■ **What is expected**: Begin at the line containing "endpoints found under" in the entries below and end at the line containing "timing repair buffer: 20 / 190"; transcribe that range exactly and nothing outside it.

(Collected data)
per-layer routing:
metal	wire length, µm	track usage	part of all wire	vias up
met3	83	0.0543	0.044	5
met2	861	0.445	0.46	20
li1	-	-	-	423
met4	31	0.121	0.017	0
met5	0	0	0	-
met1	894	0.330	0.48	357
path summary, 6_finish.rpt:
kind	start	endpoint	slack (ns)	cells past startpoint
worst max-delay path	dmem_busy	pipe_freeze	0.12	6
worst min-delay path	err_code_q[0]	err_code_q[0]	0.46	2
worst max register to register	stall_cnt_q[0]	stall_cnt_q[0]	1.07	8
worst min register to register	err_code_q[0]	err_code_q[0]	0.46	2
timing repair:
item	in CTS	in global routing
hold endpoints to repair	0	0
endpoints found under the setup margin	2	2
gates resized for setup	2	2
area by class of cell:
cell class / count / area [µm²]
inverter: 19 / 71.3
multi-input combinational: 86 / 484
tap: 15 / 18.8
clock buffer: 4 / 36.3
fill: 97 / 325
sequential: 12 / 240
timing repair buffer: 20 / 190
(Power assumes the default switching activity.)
==> src/rtl/compositor_pkg.sv <==
// Shared types and constants for the layer compositor.
package compositor_pkg;

  typedef enum logic {
    SHAPE_RECT   = 1'b0,
    SHAPE_CIRCLE = 1'b1
  } shape_e;

  typedef struct packed {
    logic [7:0] r;
    logic [7:0] g;
    logic [7:0] b;
  } rgb24_t;

  localparam logic [23:0] BG_COLOR_DEFAULT = 24'h70707F;

endpackage
`src/rtl/io_bus_router.sv`:
```
// Registered address decoder / transaction sequencer between the core data port and RAM/IO slaves.
// Optional wait-state timeout is compiled in with `define IO_BUS_ROUTER_TIMEOUT_EN.
module io_bus_router #(
  parameter int unsigned N_IO           = 3,
  parameter logic [32:0] IO_BASE_PAGE   = 33'h100000001,
  parameter int unsigned TIMEOUT_CYCLES = 255
) (
  input  logic                 clk,
  input  logic                 rst,
  input  logic                 cpu_req,
  input  logic                 cpu_we,
  input  logic [63:0]          cpu_addr,
  input  logic [63:0]          cpu_wdata,
  output logic                 cpu_ack,
  output logic                 cpu_err,
  output logic [63:0]          cpu_rdata,
  output logic [63:0]          bus_addr,
  output logic                 bus_we,
  output logic [63:0]          bus_wdata,
  output logic                 mem_sel,
  input  logic                 mem_ack,
  input  logic [63:0]          mem_rdata,
  output logic [N_IO-1:0]      io_sel,
  input  logic [N_IO-1:0]      io_ack,
  input  logic [64*N_IO-1:0]   io_rdata
);

  typedef enum logic [1:0] {S_IDLE, S_WAIT, S_RESP} state_t;

  state_t            r_state, w_state_nxt;
  logic              r_ack, r_err, r_we, r_mem_sel;
  logic [63:0]       r_rdata, r_addr, r_wdata;
  logic [N_IO-1:0]   r_io_sel;

  logic              w_canon, w_dec_err, w_sel_ack, w_to_expire;
  logic [32:0]       w_page_off;
  logic [N_IO-1:0]   w_io_dec;
  logic [63:0]       w_io_data, w_sel_data;

  // Page offset wraps as 33-bit unsigned, so pages below the base fall out of range too.
  always_comb begin
    w_canon    = (cpu_addr[63:47] == {17{cpu_addr[46]}});
    w_page_off = cpu_addr[46:14] - IO_BASE_PAGE;
    w_io_dec   = '0;
    for (int unsigned i = 0; i < N_IO; i++) begin
      w_io_dec[i] = cpu_addr[46] && (w_page_off == 33'(i));
    end
    w_dec_err  = !w_canon || (cpu_addr[46] && !(|w_io_dec));
  end

  always_comb begin
    w_io_data = '0;
    for (int unsigned i = 0; i < N_IO; i++) begin
      if (r_io_sel[i]) w_io_data = w_io_data | io_rdata[64*i +: 64];
    end
    w_sel_ack  = (r_mem_sel & mem_ack) | (|(r_io_sel & io_ack));
    w_sel_data = r_mem_sel ? mem_rdata : w_io_data;
  end

`ifdef IO_BUS_ROUTER_TIMEOUT_EN
  localparam int unsigned CW = $clog2(TIMEOUT_CYCLES + 1);
  logic [CW-1:0] r_to_cnt;

  assign w_to_expire = (r_to_cnt == CW'(TIMEOUT_CYCLES - 1));

  // Clearing while idle is equivalent to clearing on WAIT entry: WAIT is only entered from IDLE.
  always_ff @(posedge clk) begin
    if (rst) begin
      r_to_cnt <= '0;
    end else if (r_state != S_WAIT) begin
      r_to_cnt <= '0;
    end else if (!w_sel_ack && (r_to_cnt != CW'(TIMEOUT_CYCLES))) begin
      r_to_cnt <= r_to_cnt + CW'(1);
    end
  end
`else
  assign w_to_expire = 1'b0;
`endif

  always_ff @(posedge clk) begin
    if (rst) r_state <= S_IDLE;
    else     r_state <= w_state_nxt;
  end

  always_comb begin
    w_state_nxt = r_state;
    unique case (r_state)
      S_IDLE:  if (cpu_req) w_state_nxt = w_dec_err ? S_RESP : S_WAIT;
      S_WAIT:  if (w_sel_ack || w_to_expire) w_state_nxt = S_RESP;
      S_RESP:  w_state_nxt = S_IDLE;
      default: w_state_nxt = S_IDLE;
    endcase
  end

  // Ack in the expiring cycle takes priority over the timeout error.
  always_ff @(posedge clk) begin
    if (rst) begin
      r_ack     <= 1'b0;
      r_err     <= 1'b0;
      r_rdata   <= '0;
      r_addr    <= '0;
      r_we      <= 1'b0;
      r_wdata   <= '0;
      r_mem_sel <= 1'b0;
      r_io_sel  <= '0;
    end else begin
      r_ack <= 1'b0;
      r_err <= 1'b0;
      unique case (r_state)
        S_IDLE: begin
          if (cpu_req) begin
            r_addr  <= cpu_addr;
            r_we    <= cpu_we;
            r_wdata <= cpu_wdata;
            if (w_dec_err) begin
              r_ack   <= 1'b1;
              r_err   <= 1'b1;
              r_rdata <= '0;
            end else begin
              r_mem_sel <= !cpu_addr[46];
              r_io_sel  <= w_io_dec;
            end
          end
        end
        S_WAIT: begin
          if (w_sel_ack) begin
            r_ack     <= 1'b1;
            r_rdata   <= w_sel_data;
            r_mem_sel <= 1'b0;
            r_io_sel  <= '0;
          end else if (w_to_expire) begin
            r_ack     <= 1'b1;
            r_err     <= 1'b1;
            r_rdata   <= '0;
            r_mem_sel <= 1'b0;
            r_io_sel  <= '0;
          end
        end
        default: ;
      endcase
    end
  end

  assign cpu_ack   = r_ack;
  assign cpu_err   = r_err;
  assign cpu_rdata = r_rdata;
  assign bus_addr  = r_addr;
  assign bus_we    = r_we;
  assign bus_wdata = r_wdata;
  assign mem_sel   = r_mem_sel;
  assign io_sel    = r_io_sel;

endmodule

```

■ **Solution below**:
endpoints found under the setup margin	2	2
gates resized for setup	2	2
area by class of cell:
cell class / count / area [µm²]
inverter: 19 / 71.3
multi-input combinational: 86 / 484
tap: 15 / 18.8
clock buffer: 4 / 36.3
fill: 97 / 325
sequential: 12 / 240
timing repair buffer: 20 / 190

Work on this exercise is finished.